Cartilage and bone defects are leading causes of disability. The economic burden of orthopedic repair exceeds 28 billion dollars per year in the United States alone,1 and the situation is similar in many other countries. Although artificial joints or metal inserts are widely utilized and in most cases work well, cell-based therapies based on tissue-engineered cartilage and bone beckon a new frontier for clinical treatment owing to their biocompatibility and long-term prognosis. Functional tissue engineering2 involves an integrated use of three components — cells, scaffold material, and a bioreactor (Fig. ​(Fig.1),1), — in settings that mimic some elements of the in vivo environment. Synergistic interactions of biomimetic cues applied with temporal and spatial regulation influence cell growth and biosynthesis and guide cellular development into functional replacement tissue constructs. This article discusses the design criteria and parameters essential for engineering cartilage and bone grafts as well as the current status and future perspective of the field. Fig. 1 Main components of tissue engineering Tissue engineering Cells Cells are the actual “tissue engineers,” and several considerations guide the choice of cell sources.

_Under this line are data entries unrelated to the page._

<file path="src/rtl/io_decode_ctrl.sv">
`default_nettype none
// ============================================================================
// Module   : io_decode_ctrl
// Brief    : CPU I/O address decoder. Priority-ordered base/mask windows map
//            /IORQ cycles onto active-low chip selects, sequence READY with
//            programmable wait states, device stretch and a bus watchdog,
//            and expose a byte-wide configuration/status register bus.
// Revision : 1.0 - initial release
// ============================================================================
module io_decode_ctrl #(
    parameter int ADDR_W    = 8,
    parameter int NUM_WIN   = 8,
    parameter int NUM_SLOTS = 5,
    parameter int WS_W      = 4
) (
    input  logic                 clk,
    input  logic                 rst_n,
    input  logic [ADDR_W-1:0]    addr,
    input  logic                 iorq_n,
    input  logic                 r_w_,
    input  logic [NUM_SLOTS-1:0] dev_ready_n,
    input  logic                 cfg_we,
    input  logic                 cfg_re,
    input  logic [7:0]           cfg_addr,
    input  logic [7:0]           cfg_wdata,
    output logic [7:0]           cfg_rdata,
    output logic [NUM_SLOTS-1:0] cs_n,
    output logic                 ready_n,
    output logic                 io_r_w_,
    output logic                 data_oe_n,
    output logic                 data_dir,
    output logic                 ff_oe_n,
    output logic                 win_valid,
    output logic [3:0]           win_index,
    output logic [2:0]           sel_slot,
    output logic                 bus_err
);

    // Address bits that exist on this bus, expressed on a 16-bit register view
    localparam logic [15:0]          c_AMASK = 16'((32'h1 << ADDR_W) - 32'h1);
    localparam logic [NUM_SLOTS-1:0] c_ONE   = NUM_SLOTS'(1);

    typedef enum logic [2:0] {
        S_IDLE    = 3'd0,
        S_ACTIVE  = 3'd1,
        S_READY   = 3'd2,
        S_ERR     = 3'd3,
        S_NOMATCH = 3'd4
    } state_t;

    // Window configuration storage
    logic [15:0]        base_q [NUM_WIN];
    logic [15:0]        mask_q [NUM_WIN];
    logic [2:0]         slot_q [NUM_WIN];
    logic [1:0]         op_q   [NUM_WIN];
    logic [WS_W-1:0]    ws_q   [NUM_WIN];
    logic [NUM_WIN-1:0] en_q;

    // Global registers
    logic [7:0]  timeout_q;
    logic        status_q;
    logic [15:0] err_addr_q;
    logic [7:0]  rdata_q;
    logic [7:0]  rdata_d;

    // Cycle sequencing state
    state_t          state_q, state_d;
    logic [2:0]      cur_slot_q, cur_slot_d;
    logic            rw_q, rw_d;
    logic [15:0]     lat_addr_q, lat_addr_d;
    logic [WS_W-1:0] wcnt_q, wcnt_d;
    logic [7:0]      tcnt_q, tcnt_d;

    logic [15:0]        addr_ext;
    logic [3:0]         cfg_win;
    logic [3:0]         cfg_reg;
    logic               cfg_glb;
    logic               cfg_win_ok;
    logic [NUM_WIN-1:0] hit;
    logic [WS_W-1:0]    win_ws;
    logic               err_set;

    assign addr_ext   = 16'(addr);
    assign cfg_win    = cfg_addr[7:4];
    assign cfg_reg    = cfg_addr[3:0];
    assign cfg_glb    = (cfg_win == 4'hF);
    assign cfg_win_ok = ({28'd0, cfg_win} < 32'(NUM_WIN));
    assign err_set    = (state_q == S_ACTIVE) && (state_d == S_ERR);
    assign cfg_rdata  = rdata_q;
    assign bus_err    = status_q;

    // Window register writes; high bytes keep only bits that exist on the bus
    always_ff @(posedge clk or negedge rst_n) begin
        if (!rst_n) begin
            for (int i = 0; i < NUM_WIN; i++) begin
                base_q[i] <= '0;
                mask_q[i] <= '0;
                slot_q[i] <= '0;
                op_q[i]   <= 2'b11;
                ws_q[i]   <= '0;
            end
            en_q <= '0;
        end else if (cfg_we && cfg_win_ok) begin
            for (int i = 0; i < NUM_WIN; i++) begin
                if (cfg_win == 4'(i)) begin
                    case (cfg_reg)
                        4'd0: base_q[i][7:0]  <= cfg_wdata;
                        4'd1: base_q[i][15:8] <= cfg_wdata & c_AMASK[15:8];
                        4'd2: mask_q[i][7:0]  <= cfg_wdata;
                        4'd3: mask_q[i][15:8] <= cfg_wdata & c_AMASK[15:8];
                        4'd4: begin
                            en_q[i]   <= cfg_wdata[7];
                            slot_q[i] <= cfg_wdata[2:0];
                        end
                        4'd5: op_q[i] <= cfg_wdata[1:0];
                        4'd6: ws_q[i] <= cfg_wdata[WS_W-1:0];
                        default: ;
                    endcase
                end
            end
        end
    end

    // Watchdog limit, sticky error flag (set beats clear) and error address
    always_ff @(posedge clk or negedge rst_n) begin
        if (!rst_n) begin
            timeout_q  <= 8'h00;
            status_q   <= 1'b0;
            err_addr_q <= 16'h0000;
        end else begin
            if (cfg_we && cfg_glb && (cfg_reg == 4'd0)) begin
                timeout_q <= cfg_wdata;
            end
            if (err_set) begin
                status_q   <= 1'b1;
                err_addr_q <= lat_addr_q;
            end else if (cfg_we && cfg_glb && (cfg_reg == 4'd1) && cfg_wdata[0]) begin
                status_q <= 1'b0;
            end
        end
    end

    // Readback mux; unmapped registers and windows read as zero
    always_comb begin
        rdata_d = 8'h00;
        if (cfg_glb) begin
            case (cfg_reg)
                4'd0:    rdata_d = timeout_q;
                4'd1:    rdata_d = {7'd0, status_q};
                4'd2:    rdata_d = err_addr_q[7:0];
                4'd3:    rdata_d = err_addr_q[15:8];
                default: rdata_d = 8'h00;
            endcase
        end else if (cfg_win_ok) begin
            for (int i = 0; i < NUM_WIN; i++) begin
                if (cfg_win == 4'(i)) begin
                    case (cfg_reg)
                        4'd0:    rdata_d = base_q[i][7:0];
                        4'd1:    rdata_d = base_q[i][15:8];
                        4'd2:    rdata_d = mask_q[i][7:0];
                        4'd3:    rdata_d = mask_q[i][15:8];
                        4'd4:    rdata_d = {en_q[i], 4'd0, slot_q[i]};
                        4'd5:    rdata_d = {6'd0, op_q[i]};
                        4'd6:    rdata_d = 8'(ws_q[i]);
                        default: rdata_d = 8'h00;
                    endcase
                end
            end
        end
    end

    // Registered read data, updated only on a read strobe
    always_ff @(posedge clk or negedge rst_n) begin
        if (!rst_n) begin
            rdata_q <= 8'h00;
        end else if (cfg_re) begin
            rdata_q <= rdata_d;
        end
    end

    // Per-window match: enabled, address under mask, direction allowed, slot exists
    always_comb begin
        hit = '0;
        for (int i = 0; i < NUM_WIN; i++) begin
            hit[i] = en_q[i]
                  && (((addr_ext ^ base_q[i]) & mask_q[i] & c_AMASK) == 16'h0000)
                  && (r_w_ ? op_q[i][0] : op_q[i][1])
                  && (32'(slot_q[i]) < 32'(NUM_SLOTS));
        end
    end

    // Priority select: scanning downward leaves the lowest matching index
    always_comb begin
        win_valid = 1'b0;
        win_index = 4'd0;
        sel_slot  = 3'd0;
        win_ws    = '0;
        for (int i = NUM_WIN - 1; i >= 0; i--) begin
            if (hit[i]) begin
                win_valid = 1'b1;
                win_index = 4'(i);
                sel_slot  = slot_q[i];
                win_ws    = ws_q[i];
            end
        end
    end

    // Cycle state and latched cycle attributes
    always_ff @(posedge clk or negedge rst_n) begin
        if (!rst_n) begin
            state_q    <= S_IDLE;
            cur_slot_q <= 3'd0;
            rw_q       <= 1'b1;
            lat_addr_q <= 16'h0000;
            wcnt_q     <= '0;
            tcnt_q     <= 8'h00;
        end else begin
            state_q    <= state_d;
            cur_slot_q <= cur_slot_d;
            rw_q       <= rw_d;
            lat_addr_q <= lat_addr_d;
            wcnt_q     <= wcnt_d;
            tcnt_q     <= tcnt_d;
        end
    end

    // Next state: watchdog is checked before the counter advances
    always_comb begin
        state_d    = state_q;
        cur_slot_d = cur_slot_q;
        rw_d       = rw_q;
        lat_addr_d = lat_addr_q;
        wcnt_d     = wcnt_q;
        tcnt_d     = tcnt_q;
        case (state_q)
            S_IDLE: begin
                if (!iorq_n) begin
                    if (win_valid) begin
                        state_d    = S_ACTIVE;
                        cur_slot_d = sel_slot;
                        rw_d       = r_w_;
                        lat_addr_d = addr_ext;
                        wcnt_d     = win_ws;
                        tcnt_d     = 8'h00;
                    end else begin
                        state_d = S_NOMATCH;
                    end
                end
            end
            S_ACTIVE: begin
                if (iorq_n) begin
                    state_d = S_IDLE;
                end else if ((timeout_q != 8'h00) && (tcnt_q == timeout_q)) begin
                    state_d = S_ERR;
                end else begin
                    if (tcnt_q != 8'hFF) begin
                        tcnt_d = tcnt_q + 8'd1;
                    end
                    if (wcnt_q != '0) begin
                        wcnt_d = wcnt_q - 1'b1;
                    end else if (dev_ready_n[cur_slot_q]) begin
                        state_d = S_READY;
                    end
                end
            end
            default: begin
                if (iorq_n) begin
                    state_d = S_IDLE;
                end
            end
        endcase
    end

    // Bus outputs decoded from the current state; idle values double as reset values
    always_comb begin
        cs_n      = '1;
        ready_n   = 1'b1;
        io_r_w_   = 1'b1;
        data_oe_n = 1'b1;
        data_dir  = 1'b0;
        ff_oe_n   = 1'b1;
        case (state_q)
            S_ACTIVE: begin
                cs_n      = ~(c_ONE << cur_slot_q);
                ready_n   = 1'b0;
                io_r_w_   = rw_q;
                data_oe_n = 1'b0;
                data_dir  = rw_q;
            end
            S_READY: begin
                cs_n      = ~(c_ONE << cur_slot_q);
                io_r_w_   = rw_q;
                data_oe_n = 1'b0;
                data_dir  = rw_q;
                ff_oe_n   = ~rw_q;
            end
            default: ;
        endcase
    end

endmodule
`default_nettype wire

</file>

The cells are ideally immunocompatible, such as autologous chondrocytes for cartilage repair. The use of chondrocytes, however, is limited by their availability and their capacity for expansion in culture, as well as the need for a separate surgery to harvest the cells. The proliferative characteristics of autologous adult mesenchymal stem cells (MSCs) and the less invasive procedures for their procurement are thus considered important advantages. Although MSCs have better expandability than differentiated cells, extensive expansion is known to decrease their biosynthetic capacity and multipotency.3 Clearly, cells used for tissue engineering need to be biosynthetically active. Mauck and coworkers reported that when bovine chondrocytes and bone-marrow derived MSCs from the same animals were cultured under identical conditions chondrocytes not only created a significantly more functional tissue than MSCs they also maintained the improvement in biosynthetic and mechanical properties after 10 weeks of culture, by which time the MSCs had already reached a plateau.4 Therefore, optimizing the methods for MSC isolation, expansion, and differentiation remain critical for their effective use in tissue engineering and regenerative medicine.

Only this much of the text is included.